On the Waterfront: Port Townsend
A journalist sets a course for Port Townsend
My long, private affair with Port Townsend began 29 years ago this summer, when I first surveyed the waterfront from the helm of a small boat on the bay.
It was one of those still September days when the sky was hazy blue above a dense band of autumn fog that hugged the shipping lanes. Cruising north from Seattle in my 21-foot sloop, bound for the Wooden Boat Festival, I clung to the Peninsula shore, hung galley pots from the rigging to reflect radar, occasionally rung a bell to announce my presence to any fellow mariner who cared.
Rounding Marrowstone Point, I emerged from the fog and gazed transfixed at the Port Townsend seascape dead ahead. 
I had been here before, driven up for a weekend, strolled Water Street, snapped some photos, stopped for a beer at the Town Tavern. But the vista from Port Townsend Bay was of another place, a dreamy maritime image available only from the sea. An hour later, I eased into Point Hudson and rafted alongside a big wood-hulled halibut schooner.
That was the day I knew I wanted to live here. It’s taken nearly three decades to make it happen.
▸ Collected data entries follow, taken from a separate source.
### config.mk
export PLATFORM = sky130hd
export DESIGN_NAME = comparator_ctrl
export DESIGN_NICKNAME = d
export VERILOG_FILES = /design/src/rtl/comparator_ctrl.sv
export SDC_FILE = /design/constraint.sdc
export NUM_CORES = 1
export LEC_CHECK = 0
export CELL_PAD_IN_SITES_DETAIL_PLACEMENT = 1
export CELL_PAD_IN_SITES_GLOBAL_PLACEMENT = 1
export CORE_ASPECT_RATIO = 1.5
export CORE_MARGIN = 8
export CORE_UTILIZATION = 30
export DETAILED_ROUTE_END_ITERATION = 8
export GPL_ROUTABILITY_DRIVEN = 1
export PLACE_DENSITY = 0.68
export SLEW_MARGIN = 20
export SYNTH_ARGS = -nofsm -noshare
export SYNTH_HDL_FRONTEND = slang
export SYNTH_SLANG_ARGS = --single-unit
export TNS_END_PERCENT = 10
### constraint.sdc
create_clock -name clk_i -period 1.18 [get_ports clk_i]
set_clock_uncertainty 0.05 [all_clocks]
set_input_delay 0.295 -clock clk_i [delete_from_list [all_inputs] [get_ports clk_i]]
set_output_delay 0.295 -clock clk_i [all_outputs]
set_load 0.05 [all_outputs]
### src/rtl/lim_dport_bridge.sv
// Upstream bridge between the core LSU and port B of the LiM racetrack memory.
// Optional watchdog on the memory wait is enabled with LIM_TIMEOUT_EN.
module lim_dport_bridge #(
    parameter int unsigned ADDR_WIDTH     = 17,
    parameter int unsigned MAX_SIZE       = 32768,
    parameter logic [31:0] FUNCT_ADDR     = 32'h0001fffc,
    parameter int unsigned TIMEOUT_CYCLES = 1024
) (
    input  logic                  clk_i,
    input  logic                  rst_ni,
    input  logic                  data_req_i,
    output logic                  data_gnt_o,
    input  logic [31:0]           data_addr_i,
    input  logic                  data_we_i,
    input  logic [3:0]            data_be_i,
    input  logic [31:0]           data_wdata_i,
    output logic                  data_rvalid_o,
    output logic [31:0]           data_rdata_o,
    output logic                  data_err_o,
    output logic                  mem_en_b_o,
    output logic [ADDR_WIDTH-1:0] mem_addr_b_o,
    output logic                  mem_we_b_o,
    output logic [3:0]            mem_be_b_o,
    output logic [31:0]           mem_wdata_b_o,
    output logic                  mem_gnt_b_o,
    input  logic [31:0]           mem_rdata_b_i,
    input  logic                  mem_rvalid_b_i,
    output logic [31:0]           lim_funct_o,
    output logic                  range_o,
    output logic                  busy_o
);

    localparam logic [1:0] ST_IDLE  = 2'd0;
    localparam logic [1:0] ST_ISSUE = 2'd1;
    localparam logic [1:0] ST_WAIT  = 2'd2;
    localparam logic [1:0] ST_RESP  = 2'd3;

    localparam logic [31:0] MAX_SIZE_C = MAX_SIZE;

    logic [1:0]  state_r;
    logic [1:0]  state_nxt_s;
    logic [29:0] addr_r;
    logic        we_r;
    logic [3:0]  be_r;
    logic [31:0] wdata_r;
    logic [31:0] rdata_r;
    logic        err_r;
    logic [31:0] funct_r;
    logic        range_r;

    logic        is_funct_s;
    logic        is_oor_s;
    logic        is_fwrite_s;
    logic        is_normal_s;
    logic        timeout_s;
    logic        rsp_load_s;
    logic [31:0] rsp_data_s;
    logic        rsp_err_s;
    logic        unused_addr_lsb_s;

    // The byte offset never takes part in decoding; lanes are chosen by be.
    assign unused_addr_lsb_s = ^data_addr_i[1:0];

    assign is_funct_s  = (addr_r == FUNCT_ADDR[31:2]);
    assign is_oor_s    = !is_funct_s && ({addr_r, 2'b00} >= MAX_SIZE_C);
    assign is_fwrite_s = is_funct_s && we_r;
    assign is_normal_s = !is_funct_s && !is_oor_s;

    assign data_gnt_o    = (state_r == ST_IDLE) && data_req_i;
    assign mem_en_b_o    = (state_r == ST_ISSUE) && (is_fwrite_s || is_normal_s);
    assign mem_gnt_b_o   = (state_r == ST_ISSUE) && is_fwrite_s;
    assign mem_addr_b_o  = {addr_r[ADDR_WIDTH-3:0], 2'b00};
    assign mem_we_b_o    = we_r;
    assign mem_be_b_o    = be_r;
    assign mem_wdata_b_o = wdata_r;
    assign data_rvalid_o = (state_r == ST_RESP);
    assign data_rdata_o  = rdata_r;
    assign data_err_o    = err_r;
    assign lim_funct_o   = funct_r;
    assign range_o       = range_r;
    assign busy_o        = (state_r != ST_IDLE);

`ifdef LIM_TIMEOUT_EN
    localparam int unsigned CNT_W = $clog2(TIMEOUT_CYCLES + 1);

    logic [CNT_W-1:0] wait_cnt_r;

    // Wait-cycle counter; held at zero outside WAIT so each entry starts fresh
    always_ff @(posedge clk_i or negedge rst_ni) begin
        if (!rst_ni) begin
            wait_cnt_r <= {CNT_W{1'b0}};
        end else if (state_r != ST_WAIT) begin
            wait_cnt_r <= {CNT_W{1'b0}};
        end else begin
            wait_cnt_r <= wait_cnt_r + CNT_W'(1);
        end
    end

    assign timeout_s = (state_r == ST_WAIT) && !mem_rvalid_b_i &&
                       (wait_cnt_r == CNT_W'(TIMEOUT_CYCLES - 1));
`else
    logic [31:0] unused_timeout_s;

    assign unused_timeout_s = TIMEOUT_CYCLES;
    assign timeout_s        = 1'b0;
`endif

    // Next state and the response payload to capture when leaving ISSUE/WAIT
    always_comb begin
        state_nxt_s = state_r;
        rsp_load_s  = 1'b0;
        rsp_data_s  = 32'h0000_0000;
        rsp_err_s   = 1'b0;
        case (state_r)
            ST_IDLE: begin
                if (data_req_i) begin
                    state_nxt_s = ST_ISSUE;
                end else begin
                    state_nxt_s = ST_IDLE;
                end
            end
            ST_ISSUE: begin
                if (is_funct_s) begin
                    state_nxt_s = ST_RESP;
                    rsp_load_s  = 1'b1;
                    rsp_data_s  = we_r ? 32'h0000_0000 : funct_r;
                end else if (is_oor_s) begin
                    state_nxt_s = ST_RESP;
                    rsp_load_s  = 1'b1;
                    rsp_err_s   = 1'b1;
                end else if (mem_rvalid_b_i) begin
                    state_nxt_s = ST_RESP;
                    rsp_load_s  = 1'b1;
                    rsp_data_s  = mem_rdata_b_i;
                end else begin
                    state_nxt_s = ST_WAIT;
                end
            end
            ST_WAIT: begin
                // Range operations only signal completion on their last element.
                if (mem_rvalid_b_i) begin
                    state_nxt_s = ST_RESP;
                    rsp_load_s  = 1'b1;
                    rsp_data_s  = mem_rdata_b_i;
                end else if (timeout_s) begin
                    state_nxt_s = ST_RESP;
                    rsp_load_s  = 1'b1;
                    rsp_err_s   = 1'b1;
                end else begin
                    state_nxt_s = ST_WAIT;
                end
            end
            ST_RESP: begin
                state_nxt_s = ST_IDLE;
            end
            default: begin
                state_nxt_s = ST_IDLE;
            end
        endcase
    end

    // FSM state register
    always_ff @(posedge clk_i or negedge rst_ni) begin
        if (!rst_ni) begin
            state_r <= ST_IDLE;
        end else begin
            state_r <= state_nxt_s;
        end
    end

    // Request latch, loaded only on grant so memory-side outputs stay stable
    always_ff @(posedge clk_i or negedge rst_ni) begin
        if (!rst_ni) begin
            addr_r  <= 30'h0000_0000;
            we_r    <= 1'b0;
            be_r    <= 4'h0;
            wdata_r <= 32'h0000_0000;
        end else if (data_gnt_o) begin
            addr_r  <= data_addr_i[31:2];
            we_r    <= data_we_i;
            be_r    <= data_be_i;
            wdata_r <= data_wdata_i;
        end
    end

    // Response data/error register
    always_ff @(posedge clk_i or negedge rst_ni) begin
        if (!rst_ni) begin
            rdata_r <= 32'h0000_0000;
            err_r   <= 1'b0;
        end else if (rsp_load_s) begin
            rdata_r <= rsp_data_s;
            err_r   <= rsp_err_s;
        end
    end

    // Shadow of the function cell and its derived range flag
    always_ff @(posedge clk_i or negedge rst_ni) begin
        if (!rst_ni) begin
            funct_r <= 32'h0000_0000;
            range_r <= 1'b0;
        end else if ((state_r == ST_ISSUE) && is_fwrite_s) begin
            funct_r <= wdata_r;
            range_r <= (wdata_r[31:8] > 24'd1);
        end
    end

endmodule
As a professional journalist, I thought I needed a city, worked 30-plus years for The Seattle Times, covered politics and environmental issues and, whenever I could get away with it, the waterfront. When I needed to recharge my batteries, I’d come back to Port Townsend, preferably by sea.
Now, finally, I’m here, living in a shingled cottage overlooking Discovery Bay. My wife, Mary Rothschild, is a newly-anointed master gardener well underway toward creating a garden worthy of her botanical title. I moor my 24-foot Monk sedan, vintage 1941, a short walk down the hill at the Cape George Marina.
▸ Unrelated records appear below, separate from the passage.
<file path="src/rtl/mat_mul_loader.sv">
// Row-streaming operand loader: packs N rows of matrix 1 then N rows of matrix 2,
// then pulses mm_valid_in and holds the operands until the multiplier reports done.
module mat_mul_loader #(
  parameter int W_IN = 8,
  parameter int N    = 8
) (
  input  logic                   clk,
  input  logic                   rst,
  input  logic                   cen,
  input  logic                   row_valid,
  output logic                   row_ready,
  input  logic [N*W_IN-1:0]      row_data,
  input  logic                   mode_in,
  input  logic                   mm_done,
  output logic [N*N*W_IN-1:0]    matrix_1,
  output logic [N*N*W_IN-1:0]    matrix_2,
  output logic                   mm_valid_in,
  output logic                   mm_mode,
  output logic                   busy
);

  localparam int RW = $clog2(N);

  typedef enum logic [1:0] {
    LOAD_A = 2'd0,
    LOAD_B = 2'd1,
    ISSUE  = 2'd2,
    WAIT   = 2'd3
  } state_t;

  state_t          state;
  state_t          next_state;
  logic [RW-1:0]   rcnt;
  logic            xfer;
  logic            last_row;

  assign last_row = (rcnt == RW'(N - 1));
  assign xfer     = row_valid && row_ready;

  always_ff @(posedge clk) begin
    if (rst) begin
      state <= LOAD_A;
    end else if (cen) begin
      state <= next_state;
    end
  end

  always_comb begin
    next_state = state;
    row_ready  = 1'b0;
    unique case (state)
      LOAD_A: begin
        row_ready = cen;
        if (xfer && last_row) next_state = LOAD_B;
      end
      LOAD_B: begin
        row_ready = cen;
        if (xfer && last_row) next_state = ISSUE;
      end
      ISSUE: next_state = WAIT;
      WAIT:  if (mm_done) next_state = LOAD_A;
      default: next_state = LOAD_A;
    endcase
  end

  // Datapath: operands and mode only move on an accepted row, so they stay
  // stable from ISSUE through WAIT without extra hold logic.
  always_ff @(posedge clk) begin
    if (rst) begin
      rcnt     <= '0;
      matrix_1 <= '0;
      matrix_2 <= '0;
      mm_mode  <= 1'b0;
    end else if (cen && xfer) begin
      rcnt <= last_row ? '0 : rcnt + RW'(1);
      if (state == LOAD_A) begin
        matrix_1[int'(rcnt)*N*W_IN +: N*W_IN] <= row_data;
        if (rcnt == '0) mm_mode <= mode_in;
      end else begin
        matrix_2[int'(rcnt)*N*W_IN +: N*W_IN] <= row_data;
      end
    end
  end

  assign mm_valid_in = (state == ISSUE);
  assign busy        = (state != LOAD_A) || (rcnt != '0);

endmodule

</file>
<file path="config.mk">
export PLATFORM = sky130hd
export DESIGN_NAME = mat_mul_loader
export DESIGN_NICKNAME = d
export VERILOG_FILES = /design/src/rtl/mat_mul_loader.sv
export SDC_FILE = /design/constraint.sdc
export NUM_CORES = 2
export LEC_CHECK = 0
export BUFFER_PORTS_ARGS = -buffer_cell sky130_fd_sc_hd__buf_2
export CAP_MARGIN = 20
export CORE_AREA = 3 3 421 423
export DETAILED_ROUTE_END_ITERATION = 7
export DIE_AREA = 0 0 424 426
export PLACE_DENSITY = 0.45
export SLEW_MARGIN = 20
export SYNTH_ARGS = -nofsm -noshare
export SYNTH_HDL_FRONTEND = slang
export SYNTH_SLANG_ARGS = --single-unit
</file>
<file path="constraint.sdc">
create_clock -name clk -period 3.8 [get_ports clk]
set_input_delay 0 -clock clk [delete_from_list [all_inputs] [get_ports clk]]
set_output_delay 0 -clock clk [all_outputs]
set_load 0.005 [all_outputs]
</file>
==> flow_summary.json <==
{
  "outcome": "finished clean",
  "hold_ws_ns": 0.178,
  "path_clk_slew_ns": 0.07,
  "h-tree-depth": 3,
  "regArea_um2": 20600,
  "yosysSeqAreaShare_pct": 50.7,
  "grt_pass1_vias": 30613,
  "clock.fmax_ghz": 0.325,
  "startpoint": "rcnt[0]$_SDFFE_PP0N_",
  "vias": 30907,
  "start_kind": "register",
  "pwr_density_cell_nw_per_um2": 442,
  "synthToLayoutAreaGrowth_pct": 30.8,
  "async_flop_share_pct": 0,
  "p_int_mw": 18.1,
  "yosys_warnings": 0,
  "final_max_slew_viol_count": 0,
  "numCtsBuffers": 118,
  "gp_congestion": 0.819,
  "placed_cells": 6987,
  "clock_sinks": 1030,
  "leakagePower_nw": 28.2,
  "max-slew-margin-rel_pct": 26.9,
  "tns_ns": 0,
  "nNetsFinal": 4938,
  "grt_max_degree": 247,
  "grt_pass1_wl_mm": 250,
  "worst_r2r_endpoint": "state[0]$_SDFFE_PP0P_",
  "reg2regPathDepth": 8,
  "p_comb_share_pct": 4.0,
  "p_sw_mw": 5.47,
  "min_path_type": "in -> reg",
  "multi_input_area_um2": 18900,
  "via_per_inst": 4.25,
  "drc": 0,
  "synth_edf_count": 0,
  "synth_fp_nets": 3863,
  "post-cts-setup-buffer-count": 0,
  "clk_latency_ns": 0.77,
  "postSynthCellCount": 3783,
  "drtIter0Drc": 1843,
  "cp.required_ns": 4.49,
  "cap_violations": 0,
  "cts_tree": "yes",
  "worst_pin_slew_ns": 1.10,
  "dieArea_um2": 181000,
  "die_x_um": 424,
  "crit_path_max_fanout": 41,
  "hpwl_mm": 130,
  "end_kind": "register",
  "die_y_um": 426,
  "core_area_um2": 174000,
  "peakVddDrop_v": 0.000374,
  "r2r_slack_ns": 0.72,
  "synth.avg_cell_area_um2": 10.8,
  "antenna_found_initial": 8,
  "synth_area_um2": 40700,
  "drive_above_1_share_pct": 27.1,
  "drtAntennaViolNets": 0,
  "grt_usage_pct": 19.4,
  "synth_top_flop_cell": "dfxtp_1",
  "cp-endpoint": "state[0]$_SDFFE_PP0P_",
  "clockBufferDepth": 3,
  "finalCritPeriodShare_pct": 81.0,
  "hold_viol": 0,
  "arrival_ns": 3.77,
  "wl_per_cell_um": 25.1,
  "synth_cell_types": 36,
  "start_util_pct": 23.4,
  "p_seq_share_pct": 46.2,
  "finClkSkew_ns": 0.0455,
  "setup_violations": 0,
  "n_fill_cell": 18337,
  "cts.root.buffer_cell": "clkbuf_16",
  "ys_seq_elements": 1030,
  "num_rows": 153,
  "fin_crit_ns": 3.08,
  "firstDrtPassIters": 5,
  "rsz0062_at_grt": "false",
  "grt-ovfl-total": 0,
  "io_pins": 1098,
  "r2r_start": "rcnt[0]$_SDFFE_PP0N_",
  "critPathKind": "reg -> reg",
  "numPortBuffers": 1097,
  "pwr-share-clk_pct": 49.8,
  "finalWirelength_mm": 183,
  "final_cell_count_no_fill": 7278,
  "netSwitchingFraction_pct": 23.2
}
==> synthesized netlist by cell type, types with 2 or more instances <==
library cell	instances	share of area, %
nand3_1	2	0.025
nor2_1	5	0.046
a21oi_1	3	0.037
nand3b_1	23	0.42
mux2i_1	1026	25
buf_4	25	0.46
buf_1	2	0.018
inv_1	6	0.055
nor2b_1	3	0.046
and4b_1	2	0.049
nand2b_1	1089	17
ha_1	10	0.31
nor4b_1	2	0.043
buf_2	97	1.2
nand2_1	272	2.5
dfxtp_1	1030	51
nand4_1	13	0.20
and4_1	2	0.043
or3_1	3	0.046
nor3b_2	2	0.062
or2_2	2	0.031
nor3_1	2	0.025
clkbuf_1	149	1.4
==> cells in the final DEF, fill, tap and decap left out, types with 2 or more instances in the layout <==
cell           synthesis  final
buf_2                 97   1096
buf_12                 0     15
diode_2                0      2
nand2b_1            1089   1089
clkinv_4               0      2
inv_6                  0      3
a21oi_1                3      3
clkbuf_1             149     39
clkbuf_16              0    122
clkinv_2               0     13
and4b_1                2      2
nor3_1                 2      2
or2_2                  2      2
mux2i_1             1026   1026
nand3_4                0      2
ha_1                  10     10
nor4b_4                1      2
nand2_1              272    270
nand3b_1              23     23
clkinvlp_4             0      2
dlygate4sd3_1          0     76
dfxtp_1             1030   1029
nand4_1               13     13
nand2_4                0      2
nor2_1                 5      5
bufinv_16              0      8
buf_4                 25     40
inv_1                  6      6
nor2b_1                3      3
or3_1                  3      3
clkbuf_8               0     22
==> registers in the layout, indices dropped and copies added (netlist names) <==
name / count
matrix_1: 512
rcnt: 3
state: 2
mm_mode: 1
matrix_2: 512
==> worst min-delay path by stage <==
stage / slack, ns / startpoint / depth (start not counted) / end
final: 0.18 / row_data[13] / 4 / matrix_1[461]$_SDFFE_PP0P_
after global routing: 0.13 / row_data[56] / 4 / matrix_1[312]$_SDFFE_PP0P_
after CTS: 0.07 / row_data[60] / 4 / matrix_2[316]$_SDFFE_PP0P_
after detailed placement: 0.25 / mode_in / 3 / mm_mode$_SDFFE_PP0P_
after global placement: 0.24 / mode_in / 3 / mm_mode$_SDFFE_PP0P_
after floorplan: 0.14 / mode_in / 2 / mm_mode$_SDFFE_PP0P_
==> layer usage <==
layer,vias to the layer above,wire length [um],track usage [%]
li1,14658,-,-
met1,15210,76200,23.3
met2,822,91400,34.1
met3,213,9590,4.07
met4,4,5790,6.69
met5,-,25,0
==> critical path, stage by stage, from the launching register on <==
cell and delay (ns):
dfxtp_2 0.32, buf_4 0.55, ha_1 0.26, ha_1 0.24
o2bb2ai_1 0.22, a31oi_1 0.12, dlygate4sd3_1 0.56, nor3_1 0.16
dlygate4sd3_1 0.56
==> metrics by stage <==
| step | setup WS, ns | utilization, % | power, mW | area [um2] |
|---|---|---|---|---|
| floorplan | 0.891 | - | 11.6 | 40700 |
| global placement | 0.874 | 27.9 | 12.0 | 48500 |
| detailed placement | 0.933 | 27.9 | 12.0 | 48500 |
| CTS | 0.581 | 30.6 | 23.9 | 53200 |
| global route | 0.454 | 30.6 | 24.4 | 53200 |
| finish | 0.723 | 30.6 | 23.5 | 53200 |
==> power groups by stage <==
stage          Combinational [mW]  Clock, mW  Sequential, mW
2_1_floorplan               0.469          0            11.1
3_3_place_gp                0.906          0            11.1
3_5_place_dp                0.903          0            11.1
4_1_cts                     0.964       12.1            10.9
5_1_grt                      1.00       12.5            10.9
6_report                    0.948       11.7            10.9
==> area by class of cell <==
| cell class | instances | share of cell area (%) |
|---|---|---|
| Clock buffer | 183 | 6.58 |
| Clock inverter | 30 | 0.752 |
| Sequential cell | 1030 | 38.8 |
| Multi-Input combinational cell | 2474 | 35.5 |
| Timing Repair Buffer | 1228 | 12.9 |
| Inverter | 6 | 0.0423 |
| Antenna cell | 2 | 0.00941 |
| Tap cell | 2325 | 5.47 |
==> cells by family (layout without fill, tap and decap cells) <==
group | Yosys count | after routing | synth area share (%)
other | 0 | 2 | 0
multiplexers | 1026 | 1026 | 25.2
adder cells (fa/ha/maj) | 10 | 10 | 0.308
AO/OA/AOI/OAI | 9 | 9 | 0.157
flip-flops | 1030 | 1030 | 50.7
buffers and inverters | 279 | 1447 | 3.10
AND/OR/NAND/NOR | 1429 | 1429 | 20.5
==> what timing repair did <==
item / in CTS / in global routing
hold buffers: 76 / 0
endpoints found under the hold margin: 1026 / 0
resized for setup: 0 / 0
Note: power is estimated with default switching activity, not from simulation.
We’re growing to love the Mediterranean summers, the views across the strait, and even those gray, wintry gales that whip across the peninsula, seeking their shortest route south into the sound.
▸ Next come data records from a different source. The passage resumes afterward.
<file path="src/rtl/button_debounce_ctrl_if.sv">
// Signal bundle between a push-button source and the debounce controller.
// The source drives the raw level; the controller returns the clean level and event strobes.
interface button_debounce_ctrl_if #(
  parameter int PCNT_W = 8
);
  logic              btn_raw;
  logic              btn_state;
  logic              press_pulse;
  logic              release_pulse;
  logic              long_pulse;
  logic [PCNT_W-1:0] press_count;

  modport master (
    output btn_raw,
    input  btn_state,
    input  press_pulse,
    input  release_pulse,
    input  long_pulse,
    input  press_count
  );

  modport slave (
    input  btn_raw,
    output btn_state,
    output press_pulse,
    output release_pulse,
    output long_pulse,
    output press_count
  );
endinterface

</file>
<file path="src/rtl/button_debounce_ctrl.sv">
// Push-button conditioner: 2-FF synchronizer, stability-counting debounce FSM and hold timer.
// Produces a clean level plus single-cycle press, release and long-press strobes.
module button_debounce_ctrl #(
  parameter int STABLE_CYCLES = 4,
  parameter int LONG_CYCLES   = 100,
  parameter int CNT_W         = 16,
  parameter int PCNT_W        = 8
) (
  input  logic                   clk,
  input  logic                   rst_n,
  button_debounce_ctrl_if.slave  bus
);

  typedef enum logic [1:0] {
    IDLE,
    PRESS_WAIT,
    PRESSED,
    RELEASE_WAIT
  } state_e;

  localparam logic [CNT_W-1:0]  STABLE_MAX = CNT_W'(STABLE_CYCLES);
  localparam logic [CNT_W-1:0]  LONG_MAX   = CNT_W'(LONG_CYCLES);
  localparam logic [CNT_W-1:0]  CNT_ONE    = CNT_W'(1);
  localparam logic [PCNT_W-1:0] PCNT_ONE   = PCNT_W'(1);

  state_e            state_q, state_d;
  logic              sync1_q, sync2_q;
  logic [CNT_W-1:0]  scnt_q, scnt_d;
  logic [CNT_W-1:0]  hold_q, hold_d;
  logic              btnState_q, btnState_d;
  logic              pressPulse_q, pressPulse_d;
  logic              releasePulse_q, releasePulse_d;
  logic              longPulse_q, longPulse_d;
  logic [PCNT_W-1:0] pressCount_q, pressCount_d;
  logic              btnSync;

  assign btnSync = sync2_q;

  always_comb begin
    state_d        = state_q;
    scnt_d         = scnt_q;
    hold_d         = hold_q;
    btnState_d     = btnState_q;
    pressPulse_d   = 1'b0;
    releasePulse_d = 1'b0;
    longPulse_d    = 1'b0;
    pressCount_d   = pressCount_q;

    // Hold timer runs while the button is considered down, including release bounce.
    if ((state_q == PRESSED || state_q == RELEASE_WAIT) && hold_q != LONG_MAX) begin
      hold_d = hold_q + CNT_ONE;
      if (hold_q == LONG_MAX - CNT_ONE) begin
        longPulse_d = 1'b1;
      end
    end

    case (state_q)
      IDLE: begin
        if (btnSync) begin
          state_d = PRESS_WAIT;
          scnt_d  = CNT_ONE;
        end
      end
      PRESS_WAIT: begin
        if (!btnSync) begin
          state_d = IDLE;
        end else if (scnt_q == STABLE_MAX) begin
          state_d      = PRESSED;
          pressPulse_d = 1'b1;
          btnState_d   = 1'b1;
          pressCount_d = pressCount_q + PCNT_ONE;
          hold_d       = '0;
        end else begin
          scnt_d = scnt_q + CNT_ONE;
        end
      end
      PRESSED: begin
        if (!btnSync) begin
          state_d = RELEASE_WAIT;
          scnt_d  = CNT_ONE;
        end
      end
      RELEASE_WAIT: begin
        if (btnSync) begin
          state_d = PRESSED;
        end else if (scnt_q == STABLE_MAX) begin
          state_d        = IDLE;
          releasePulse_d = 1'b1;
          btnState_d     = 1'b0;
        end else begin
          scnt_d = scnt_q + CNT_ONE;
        end
      end
      default: begin
        state_d = IDLE;
      end
    endcase
  end

  always_ff @(posedge clk) begin
    if (!rst_n) begin
      sync1_q        <= 1'b0;
      sync2_q        <= 1'b0;
      state_q        <= IDLE;
      scnt_q         <= '0;
      hold_q         <= '0;
      btnState_q     <= 1'b0;
      pressPulse_q   <= 1'b0;
      releasePulse_q <= 1'b0;
      longPulse_q    <= 1'b0;
      pressCount_q   <= '0;
    end else begin
      sync1_q        <= bus.btn_raw;
      sync2_q        <= sync1_q;
      state_q        <= state_d;
      scnt_q         <= scnt_d;
      hold_q         <= hold_d;
      btnState_q     <= btnState_d;
      pressPulse_q   <= pressPulse_d;
      releasePulse_q <= releasePulse_d;
      longPulse_q    <= longPulse_d;
      pressCount_q   <= pressCount_d;
    end
  end

  assign bus.btn_state     = btnState_q;
  assign bus.press_pulse   = pressPulse_q;
  assign bus.release_pulse = releasePulse_q;
  assign bus.long_pulse    = longPulse_q;
  assign bus.press_count   = pressCount_q;

endmodule

</file>
<file path="src/flat_wrapper.sv">
// flat-port wrapper written by rule: the top's interface ports become plain ports
module button_debounce_ctrl_flat 
#(
  parameter int STABLE_CYCLES = 4,
  parameter int LONG_CYCLES   = 100,
  parameter int CNT_W         = 16,
  parameter int PCNT_W        = 8
)
  (clk, rst_n, bus_btn_raw, bus_btn_state, bus_press_pulse, bus_release_pulse, bus_long_pulse, bus_press_count);
  button_debounce_ctrl_if #(.PCNT_W(PCNT_W)) bus_i ();
  input  logic clk;
  input  logic rst_n;
  input wire logic [$bits(bus_i.btn_raw)-1:0] bus_btn_raw;
  output wire logic [$bits(bus_i.btn_state)-1:0] bus_btn_state;
  output wire logic [$bits(bus_i.press_pulse)-1:0] bus_press_pulse;
  output wire logic [$bits(bus_i.release_pulse)-1:0] bus_release_pulse;
  output wire logic [$bits(bus_i.long_pulse)-1:0] bus_long_pulse;
  output wire logic [$bits(bus_i.press_count)-1:0] bus_press_count;
  assign bus_i.btn_raw = bus_btn_raw;
  assign bus_btn_state = bus_i.btn_state;
  assign bus_press_pulse = bus_i.press_pulse;
  assign bus_release_pulse = bus_i.release_pulse;
  assign bus_long_pulse = bus_i.long_pulse;
  assign bus_press_count = bus_i.press_count;
  button_debounce_ctrl #(.STABLE_CYCLES(STABLE_CYCLES), .LONG_CYCLES(LONG_CYCLES), .CNT_W(CNT_W), .PCNT_W(PCNT_W)) u_core (.clk(clk), .rst_n(rst_n), .bus(bus_i));
endmodule
</file>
I realize that the same qualities that lured us here are drawing too many more like us -- refugees from Seattle and other cities looking for a better life. And I regret that we collectively are beginning to stress the fiber of this community, driving up rents and home prices, jamming the roads, threatening to turn Port Townsend into something resembling what we left behind.
But, for better or worse, I‘m here to stay. And now the editors of this intrepid journal have offered me a chance to write about the maritime life of my new home. As the new guy on the docks, I have much to learn. But I’ll learn it the way I know, as a journalist. And perhaps I can bring some homeport readers along on a voyage of discovery through the nature, culture and politics of this salty outpost on the edge of the continent. 
There were plenty of good reasons to live here. I wanted an authentic town, a place with a soul, a community big enough to attract a broad range of people and small enough where any one of them can help make it an even better place, a culture that equally respects people who work with their hands or with their heads, a town where rich people are welcome but where wealth is trumped by character.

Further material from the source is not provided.